SUPPLIED MATERIAL section start

[config.mk]
export PLATFORM = sky130hd
export DESIGN_NAME = if_fetch_stage
export DESIGN_NICKNAME = d
export VERILOG_FILES = /design/src/rtl/if_fetch_stage.sv
export SDC_FILE = /design/constraint.sdc
export NUM_CORES = 1
export LEC_CHECK = 0
export CORE_MARGIN = 4
export CORE_UTILIZATION = 50
export CTS_CLUSTER_SIZE = 28
export DETAILED_ROUTE_END_ITERATION = 7
export PLACE_DENSITY = 0.8
export SYNTH_ARGS = -nofsm -noshare
export SYNTH_HDL_FRONTEND = slang
export SYNTH_SLANG_ARGS = --single-unit
[constraint.sdc]
create_clock -name clk -period 3.55 [get_ports clk]
set_input_delay 0.71 -clock clk [delete_from_list [all_inputs] [get_ports clk]]
set_output_delay 0.71 -clock clk [all_outputs]
set_load 0.1 [all_outputs]
[src/rtl/if_fetch_stage.sv]
// if_fetch_stage: in-order instruction fetch with slot-reserving prefetch queue and redirect flush
module if_fetch_stage #(
  parameter logic [31:0] RESET_PC = 32'h0000_0000,
  parameter int QDEPTH = 4,
  parameter int MAX_OUTSTANDING = 2
) (
  input  logic        clk,
  input  logic        reset,
  output logic        imem_req_valid,
  input  logic        imem_req_ready,
  output logic [31:0] imem_req_addr,
  input  logic        imem_rsp_valid,
  input  logic [31:0] imem_rsp_data,
  input  logic        stall,
  input  logic        redirect,
  input  logic [31:0] redirect_pc,
  output logic [31:0] instruction_out,
  output logic [31:0] pc_out,
  output logic        valid_out
);
  localparam int PW = $clog2(QDEPTH);
  localparam int CW = $clog2(QDEPTH + 1);
  localparam int OW = $clog2(MAX_OUTSTANDING + 1);
  logic [31:0] fetch_pc, rsp_pc;
  logic [CW-1:0] count;
  logic [PW-1:0] rd_ptr, wr_ptr;
  logic [OW-1:0] outstanding, discard_cnt;
  logic [31:0] instr_q [QDEPTH];
  logic [31:0] pc_q [QDEPTH];
  logic [CW:0] occ;
  logic rsp_fire, req_fire, push, pop;
  // Occupancy counts in-flight requests that will land in the queue, so responses always fit
  always_comb begin
    occ = (CW+1)'(count) + (CW+1)'(outstanding) - (CW+1)'(discard_cnt);
    rsp_fire = imem_rsp_valid && outstanding != '0;
    imem_req_valid = !reset && !redirect && outstanding < OW'(MAX_OUTSTANDING) && occ < (CW+1)'(QDEPTH);
    imem_req_addr = fetch_pc;
    req_fire = imem_req_valid && imem_req_ready;
    valid_out = count != '0 && !redirect;
    pop = valid_out && !stall;
    push = rsp_fire && !redirect && discard_cnt == '0;
    instruction_out = count != '0 ? instr_q[rd_ptr] : 32'h0;
    pc_out = count != '0 ? pc_q[rd_ptr] : 32'h0;
  end
  always_ff @(posedge clk or posedge reset) begin
    if (reset) begin
      fetch_pc <= RESET_PC;
      rsp_pc <= RESET_PC;
      count <= '0;
      rd_ptr <= '0;
      wr_ptr <= '0;
      outstanding <= '0;
      discard_cnt <= '0;
    end else begin
      outstanding <= outstanding + OW'(req_fire) - OW'(rsp_fire);
      if (redirect) begin
        fetch_pc <= {redirect_pc[31:2], 2'b00};
        rsp_pc <= {redirect_pc[31:2], 2'b00};
        count <= '0;
        rd_ptr <= '0;
        wr_ptr <= '0;
        discard_cnt <= outstanding - OW'(rsp_fire);
      end else begin
        if (req_fire) fetch_pc <= fetch_pc + 32'd4;
        if (rsp_fire && discard_cnt != '0) discard_cnt <= discard_cnt - OW'(1);
        if (push) begin
          rsp_pc <= rsp_pc + 32'd4;
          wr_ptr <= wr_ptr + PW'(1);
        end
        if (pop) rd_ptr <= rd_ptr + PW'(1);
        count <= count + CW'(push) - CW'(pop);
      end
    end
  end
  always_ff @(posedge clk) begin
    if (push) begin
      instr_q[wr_ptr] <= imem_rsp_data;
      pc_q[wr_ptr] <= rsp_pc;
    end
  end
endmodule

==> results of run 1 <==
## stage by stage
| step | TNS [ps] | total power, mW | utilization |
|---|---|---|---|
| final | -73.0 | 14.1 | 0.629 |
| after detailed placement | 0 | 10.5 | 0.583 |
| after floorplan | -349 | 9.18 | - |
| after global routing | -195 | 14.7 | 0.629 |
| after global placement | 0 | 10.4 | 0.583 |
| after CTS | -236 | 14.3 | 0.629 |
## registers in the layout (all words and copies together) (netlist names)
name,cells
count,3
discard_cnt,2
imem_req_addr,30
instr_q,128
outstanding,2
pc_q,120
rd_ptr,2
rsp_pc,30
wr_ptr,2
## metal layers
metal,track usage,up-vias,part of all wire
li1,-,3733,-
met1,0.267,4111,0.43
met2,0.309,280,0.48
met4,0.0445,0,0.018
met5,0,-,0
met3,0.0439,40,0.071
## kinds of logic (layout without fill, tap and decap cells)
family,Yosys count,count (layout),share of synthesized area
adders and majority gates,17,17,0.0165
and+or+nand+nor,258,258,0.109
xor gates and xnor gates,41,41,0.0260
buffers and inverters,72,278,0.0229
AOI/OAI and AO/OA,82,82,0.0461
muxes,74,74,0.111
other,1,4,0.000272
DFF,319,319,0.668
## worst max path at each step
stage          cells after the start           endpoint           start  slack, ps
2_1_floorplan                     11     imem_req_valid  outstanding[1]       -350
3_3_place_gp                       9  imem_req_addr[18]        count[1]        260
3_5_place_dp                       9  imem_req_addr[18]        count[1]        190
4_1_cts                            8     imem_req_valid  discard_cnt[1]       -240
5_1_grt                            8     imem_req_valid  discard_cnt[1]       -190
6_report                           8     imem_req_valid  discard_cnt[1]        -70
## cells in the mapped netlist, types with 4 or more instances
cell type    n
nand3_1     24
buf_2       10
a21boi_1     4
a211oi_1     4
o21ai_0     11
buf_4        5
a21oi_1     12
mux2_2       8
o31a_1       8
and2_1       4
xnor2_1     21
mux2i_1      4
nand2b_1     7
clkbuf_1    29
xor2_1      20
edfxtp_1   248
mux4_2      62
nor2_1      28
or2_2        4
and4_1       7
a31oi_1      6
nand2_1     37
nor2b_1     66
nand4_1     19
inv_1       23
and3_1      12
nor3_1      20
ha_1        15
o311ai_1     4
nor4_1       8
o311ai_0     9
dfrtp_1     71
## cell type report
class	instances	area, um2
repair buffers	193	1730
inverters	23	86.3
well taps	341	427
flip-flops and latches	319	9230
clock buffers	41	887
multi-input cells	476	4340
clock inverters	21	305
fillers	1924	10000
## where the power goes
group / total (mW) / switching, mW / internal, mW
combinational: 5.88 / 4.29 / 1.59
sequential: 4.52 / 0.224 / 4.30
clock: 3.72 / 1.41 / 2.31
## what timing repair did
item | CTS | global route
buffers inserted | 4 | 1
endpoints found under the setup margin | 1 | 1
gates resized for setup | 3 | 1
endpoints found under the hold margin | 0 | 0
pin swaps | 5 | 3
==> metrics.cfg, run 1 <==
[clock_tree]
cts_tree = yes
clockBufferDepth = 3
cts-root-buf = clkbuf_16
cts.sinks = 319
cts-hold-fix-buffers = 0
cts.htree.levels = 2
clk_latency_ps = 510
cts_buffers = 34
clk_pin_slew_worst_paths_ps = 60

[power_and_ir_drop]
p_leak_nw = 5.89
power_density_nw_per_um2 = 830
ir_drop_mv = 0.501

[synthesis]
ys_types = 66
synth_cells = 864
ys_warn_count = 0
yosysSeqAreaShare = 0.668
synth_area_leader_cell = edfxtp_1
async_reset_ff_frac = 0.223
syn_area_um2 = 13800
avgSynthCellArea_um2 = 16.0
yosys-top-cells-area = edfxtp_1 (54%), dfrtp_1 (13%), mux4_2 (10%), nor2b_1 (3.0%), ha_1 (1.4%)
synth_top_cell_area_share = 0.540
ys_seq_elements = 319
synth_edf_count = 248
synth_ff_type = edfxtp_1

[worst_setup_path]
cp_max_fo = 4
r2r_end = imem_req_addr[18]
path_class = reg -> out
slowest_stage = fa_1
path_cells = fa_1, inv_1, ha_1, and3b_2, nor4b_4, nor3_4, nor4_4, buf_12
cp_num_buf_inv = 2
ff2ff_path_depth = 10
endpoint_kind = primary output
crit_family = simple AND/OR/NAND/NOR gates
start_kind = flip-flop
r2r_slack_ps = 110
rr_startpoint = discard_cnt[1]
crit_required_ps = 2840
max_stage_delay_ps = 550
arrival_ps = 2910

[grt]
grt_first_pass_wirelength_mm = 46.6
antenna_found_initial = 0
grt_pass1_vias = 8513
grt_overflow = 0
grt_usage = 0.191
grt_max_degree = 72

[timing]
min_period_ps = 3620
fin_crit_sh = 1.02
finalHoldViolations = 0
slew_headroom = 0.340
worst_pin_slew_ps = 987
whs_ps = 543
layout_setup_ws_ps = -73.0
fmax_mhz = 276
finalClockSkew_ps = 19.8
rsz0062_at_grt = yes
setup_viol_count_final = 1
slew_viol_final = 0

[status]
violations = setup timing
status = finished with violations

[route]
drtAntennaViolNets = 0
drt-pass1-iter-count = 5
wl_per_cell_um = 20.5
drt-initial-drc-count = 584
vias = 8164
avgViaCountPerCell = 5.77
wl_mm = 29.0
drc = 0

[cells_and_area]
postLayoutCellArea_um2 = 17000
syn_to_final_growth_pct = 23.2
diodes = 0
layout_commonest_cell = edfxtp_1
nets = 1134
fin_cells = 1414
drive_gt1_frac = 0.250
layout_common_cells = edfxtp_1 (248), buf_4 (106), clkdlybuf4s50_1 (79)

[floorplanning]
rows = 60
io_pins = 168
die_h_um = 174
dieArea_um2 = 30300
coreArea_um2 = 27000
initial_utilization = 0.511
die_w_um = 174

[placed_design]
hpwl_mm = 19.2
placed_area_um2 = 15800
gp_congestion = 0.860
pre_cts_slack_ps = 188
dp_cells = 1347
portBuffers = 161

[worst_hold_path]
hold_end = pc_q[0][31]
hold_depth = 0
hold_path_class = reg -> reg
hold_start = rsp_pc[31]

[flow_run]
cap_violations = 0

(Power assumes the default switching activity.)
==> inputs of run 2 (changes only) <==
Settings changed: CELL_PAD_IN_SITES_DETAIL_PLACEMENT set to 1, CELL_PAD_IN_SITES_GLOBAL_PLACEMENT set to 1, CORE_UTILIZATION 50 to 51, PLACE_DENSITY 0.8 to 0.92.
Clock period 3.55 ns to 4.5 ns, I/O delays scaled along.
==> run 2 against run 1 <==
  * The flow now finishes without violations
  * Wire length up 21%
  * Worst setup slack better by 300 ps
  * Sequential share of layout area up 0.90 points
  * Register-to-register slack better by 800 ps
  * Non-clock buffer count down 12
  * Sequential power down 19%
  * Clock-buffer cell count up 7
  * Die area down 1.9%
  * Clock skew down 6.1 ps
  * Power down 24%
  * Via count up 3.5%
  * Critical path depth up 1
==> metrics.cfg, run 2 (synthesized netlist as in run 1, its figures left out) <==
[clock_tree]
post-cts-setup-buffers = 0
cts-root-buf = clkbuf_16
cts.sinks = 319
cts_tree = yes
clk_pin_slew_worst_paths_ps = 60
cts_buffers = 34
cts.repair.resized = 0
clockBufferDepth = 3
cts-hold-fix-buffers = 0
cts.htree.levels = 2
clk_latency_ps = 500

[floorplanning]
io_pins = 168
rows = 59
coreArea_um2 = 26400
dieArea_um2 = 29800
initial_utilization = 0.524
die_w_um = 173
die_h_um = 173

[cells_and_area]
largest-register = instr_q
fin_cells = 1390
top_regs = instr_q (128), pc_q (120)
drive_gt1_frac = 0.192
syn_to_final_growth_pct = 21.2
nets = 1122
fin_util = 0.635
largest_reg_flops = 128
fillers = 2373
layout_common_cells = edfxtp_1 (248), clkdlybuf4s50_1 (116), dfrtp_1 (69)
layout_commonest_cell = edfxtp_1
postLayoutCellArea_um2 = 16700
diodes = 0

[power_and_ir_drop]
power_density_nw_per_um2 = 644
ir_drop_mv = 0.294
power.total_mw = 10.8
p_leak_nw = 5.66

[grt]
grt_first_pass_wirelength_mm = 55.2
grt_usage = 0.236
grt_max_degree = 72
antenna_found_initial = 0
grt_pass1_vias = 9218
grt_overflow = 0

[worst_setup_path]
arrival_ps = 3370
critPathMostFrequentCell = inv_1
cp_max_fo = 7
ff2ff_path_depth = 9
crit_required_ps = 3600
endpoint_kind = primary output
path_class = reg -> out
path_cells = inv_1, fa_1, inv_1, ha_1, and3b_1, nor4_1, nor3_1, nor4_4, buf_12
start_kind = flip-flop
slowest_stage = dfrtp_1
max_stage_delay_ps = 580

[placed_design]
pre_cts_slack_ps = 729
hpwl_mm = 22.7
portBuffers = 161
dp_cells = 1334
placed_area_um2 = 15700
gp_congestion = 0.839

[route]
drt-initial-drc-count = 713
avgViaCountPerCell = 6.08
drtAntennaViolNets = 0
drc = 0
vias = 8453
drt-pass1-iter-count = 5
wl_per_cell_um = 25.3
wl_mm = 35.2

[worst_hold_path]
hold_path_class = reg -> reg
hold_depth = 1

[timing]
finalClockSkew_ps = 13.7
min_period_ps = 4270
setup_viol_count_final = 0
finalHoldViolations = 0
fin_setup_tns_ps = 0
slew_viol_final = 0
fin_crit_sh = 0.950
layout_setup_ws_ps = 226
slew_headroom = 0.292
whs_ps = 572
rsz0062_at_grt = no
fmax_mhz = 234
worst_pin_slew_ps = 1060

[status]
status = finished clean

[flow_run]
cap_violations = 0

[run 2: cell types whose count changed in the layout (fill, tap and decap cells not counted), sizes merged]
| cell | change |
|---|---|
| clkinv | -5 |
| clkbuf | +7 |
| bufinv | -7 |
| buf | -49 |
| clkdlybuf4s50 | +37 |
| inv | -1 |
[run 2: report_power, final]
part	leakage (nW)	internal (mW)	switching [mW]
registers	3.07	3.39	0.272
logic	2.12	1.22	3.38
clock network	0.475	1.44	1.08
[run 2: path summary, 6_finish.rpt]
path,to,start,slack (ps)
worst max-delay path,imem_req_valid,outstanding[1],230
worst min-delay path,imem_req_addr[8],imem_req_addr[8],570
worst max register to register,imem_req_addr[18],outstanding[1],910
worst min register to register,imem_req_addr[8],imem_req_addr[8],570
max in group asynchronous,rd_ptr[0],reset,2550
min in group asynchronous,imem_req_addr[29],reset,1250
[run 2: cell type report]
cell class | instances | area (um2) | area share
sequential | 319 | 9230 | 0.552
multi-input combinational | 476 | 4300 | 0.257
timing repair buffer | 181 | 1710 | 0.102
clock buffer | 48 | 935 | 0.0559
tap | 335 | 419 | 0.0251
inverter | 23 | 86.3 | 0.00516
clock inverter | 8 | 45.0 | 0.00269
[run 2: critical path, delay by kind of cell (launching register included)]
kind                       cells  cell delay (ps)
and+or+nand+nor                4             1070
buffers and inverters          3              420
DFF                            1              580
adders and majority gates      2              800
[run 2: layer usage]
layer  track usage  part of all wire
met4        0.0612             0.022
met2         0.401              0.51
met1         0.322              0.41
met5             0                 0
met3        0.0397             0.067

SUPPLIED MATERIAL section end

# [WHAT THE EXERCISE ASKS]
If a line of the data contains the word "under", it counts toward the total; state that total alone.

# [SOLUTION FOR THIS EXERCISE]
2